Science  /  Retrieval

An Eradication: Empire, Enslaved Children, and the Whitewashing of Vaccine History

Enslaved children were used in medical trials for early smallpox vaccines. They have been forgotten.

On February 12, 1804, at seven in the morning, an eight-year-old girl stood in the living room of Dr. don Tomás Romay. Her arm still throbbed, a slight if persistent hum that seemed to invite her touch. Involuntarily, she reached for the puckered spot, swollen into a great bubble on the soft flesh of her inner arm. The incision was made a week or so before, and news of it spread in Havana as quickly as the smallpox itself. The girl had only just arrived from Puerto Rico the day before. Yet here she was, waiting in the home of this strange man. He would soon pluck open her arm, draining it of the clear liquid the adults curiously coveted. The cut stung, but perhaps satisfyingly so, a welcome release after days of anticipation. The first doctor and the woman who enslaved the girl had prohibited her from rubbing her own skin. The delicate wound must be left to knit itself back together. Each wave aboard the ship threatened a misstep, one that might easily undo the vaccination.

But what had she known of smallpox? Did she understand that she was now protected from this disease for life? What snippets—offered in dulcet persuasions to the woman who owned her—might she have stolen to explain why her body grew such precious fruit? Now, in Cuba, this new doctor thrilled as he harvested her yield, grafting new furrows of it into his two sons. Romay published vignettes of this encounter as an experiment, and readers of the Papel Periódico de La Habana enjoyed a first-hand account of his makeshift medical trial, one he reported as having performed upon his own children. Describing each step in detail, the doctor invited the public to evaluate the efficacy of this new, miraculous technology. 

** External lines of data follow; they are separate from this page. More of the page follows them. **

`src/design/tksk_pkg.sv`:
```
// tksk_pkg: shared types and codes for the top-k score keeper.
// Used by tksk_cell, top_k_score_keeper and tksk_checker; depends on nothing.
package tksk_pkg;

    localparam int SCORE_W = 16;
    localparam int TAG_W   = 16;
    localparam int LIMIT_W = 7;
    localparam int HELD_W  = 7;

    localparam logic [1:0] MODE_INSERT = 2'd0;
    localparam logic [1:0] MODE_QUERY  = 2'd1;
    localparam logic [1:0] MODE_DRAIN  = 2'd2;
    localparam logic [1:0] MODE_CLEAR  = 2'd3;

    localparam logic [1:0] KIND_QUERY = 2'd0;
    localparam logic [1:0] KIND_DRAIN = 2'd1;
    localparam logic [1:0] KIND_EMPTY = 2'd2;

    typedef enum logic [1:0] {
        OP_HOLD,
        OP_INSERT,
        OP_SHIFT
    } cell_op_t;

    typedef struct packed {
        cell_op_t             op;
        logic                 evict;
        logic [SCORE_W-1:0]   score;
        logic [TAG_W-1:0]     tag;
    } cell_ctrl_t;

endpackage

```
`src/design/tksk_cell.sv`:
```
// tksk_cell: one slot of the sorted chain, holding a score and its tag.
// Depends on tksk_pkg; exchanges data and compare flags with both neighbors.
module tksk_cell
    import tksk_pkg::*;
(
    input  logic               clk,
    input  cell_ctrl_t         ctrl,
    input  logic               head,
    input  logic               occupied,
    input  logic               prev_le,
    input  logic [SCORE_W-1:0] prev_score,
    input  logic [TAG_W-1:0]   prev_tag,
    input  logic               next_le,
    input  logic [SCORE_W-1:0] next_score,
    input  logic [TAG_W-1:0]   next_tag,
    output logic               le,
    output logic [SCORE_W-1:0] score,
    output logic [TAG_W-1:0]   tag
);

    logic [SCORE_W-1:0] score_reg;
    logic [SCORE_W-1:0] score_next;
    logic [TAG_W-1:0]   tag_reg;
    logic [TAG_W-1:0]   tag_next;

    // occupied slot whose score does not exceed the incoming one
    assign le    = occupied && (score_reg <= ctrl.score);
    assign score = score_reg;
    assign tag   = tag_reg;

    always_comb
    begin
        score_next = score_reg;
        tag_next   = tag_reg;
        unique case (ctrl.op)
            OP_SHIFT:
            begin
                score_next = next_score;
                tag_next   = next_tag;
            end
            OP_INSERT:
            begin
                if (ctrl.evict)
                begin
                    // lowest entry leaves: the chain closes up toward the head
                    if (next_le)
                    begin
                        score_next = next_score;
                        tag_next   = next_tag;
                    end
                    else if (head || le)
                    begin
                        score_next = ctrl.score;
                        tag_next   = ctrl.tag;
                    end
                end
                else
                begin
                    if (!le)
                    begin
                        if (head || prev_le)
                        begin
                            score_next = ctrl.score;
                            tag_next   = ctrl.tag;
                        end
                        else
                        begin
                            score_next = prev_score;
                            tag_next   = prev_tag;
                        end
                    end
                end
            end
            default:
            begin
                score_next = score_reg;
                tag_next   = tag_reg;
            end
        endcase
    end

    always_ff @(posedge clk)
    begin
        score_reg <= score_next;
        tag_reg   <= tag_next;
    end

endmodule

```
## config.mk

```make
export PLATFORM = sky130hd
export DESIGN_NAME = pump_mist_hysteresis_controller_flat
export DESIGN_NICKNAME = d
export VERILOG_FILES = /design/src/rtl/pmhc_pkg.sv /design/src/rtl/pmhc_if.sv /design/src/rtl/pmhc_cfg_regs.sv /design/src/rtl/pmhc_core.sv /design/src/rtl/pump_mist_hysteresis_controller.sv /design/src/flat_wrapper.sv
export SDC_FILE = /design/constraint.sdc
export NUM_CORES = 1
export LEC_CHECK = 0
export BUFFER_PORTS_ARGS = -buffer_cell sky130_fd_sc_hd__clkbuf_2
export CORE_MARGIN = 4
export CORE_UTILIZATION = 25
export CTS_CLUSTER_SIZE = 25
export DETAILED_ROUTE_END_ITERATION = 10
export PLACE_DENSITY = 0.5
export SYNTH_ARGS = -nofsm -noshare
export SYNTH_HDL_FRONTEND = slang
export SYNTH_HIERARCHICAL = 1
export SYNTH_SLANG_ARGS = --single-unit
```

## constraint.sdc

```tcl
create_clock -name clk_i -period 7.65 [get_ports clk_i]
set_input_delay 1.1475 -clock clk_i [delete_from_list [all_inputs] [get_ports clk_i]]
set_output_delay 1.1475 -clock clk_i [all_outputs]
set_load 0.01 [all_outputs]
```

Having convinced his peers, Romay used the fluid extracted from this one enslaved girl to vaccinate two hundred other children, including the sons and daughters of several prominent plantation owners, such as Manuel O’Farrill, Ignacio Pedroso, and Martin de Arostegui, who through political influence and wealth grew increasingly responsible for the public welfare of the island. These planters volunteered enslaved children from their estates to travel in and between the capital, fashioning a small network of child carriers, their bodies transformed into vessels that might save the island from future disaster. Through the calculus of the piezas de Indias, slaveholders may have valued enslaved children far less than their able-bodied elders, but their young flesh could still be put to work in the service of the Crown. Subtle allusions to these children, whose experiences with the vaccine are otherwise undocumented, suggest the extent to which enslaved peoples encountered experimental medicine beyond the formal purview of medical trials and the Protomedicato, the royal medical tribunal of the Spanish Empire.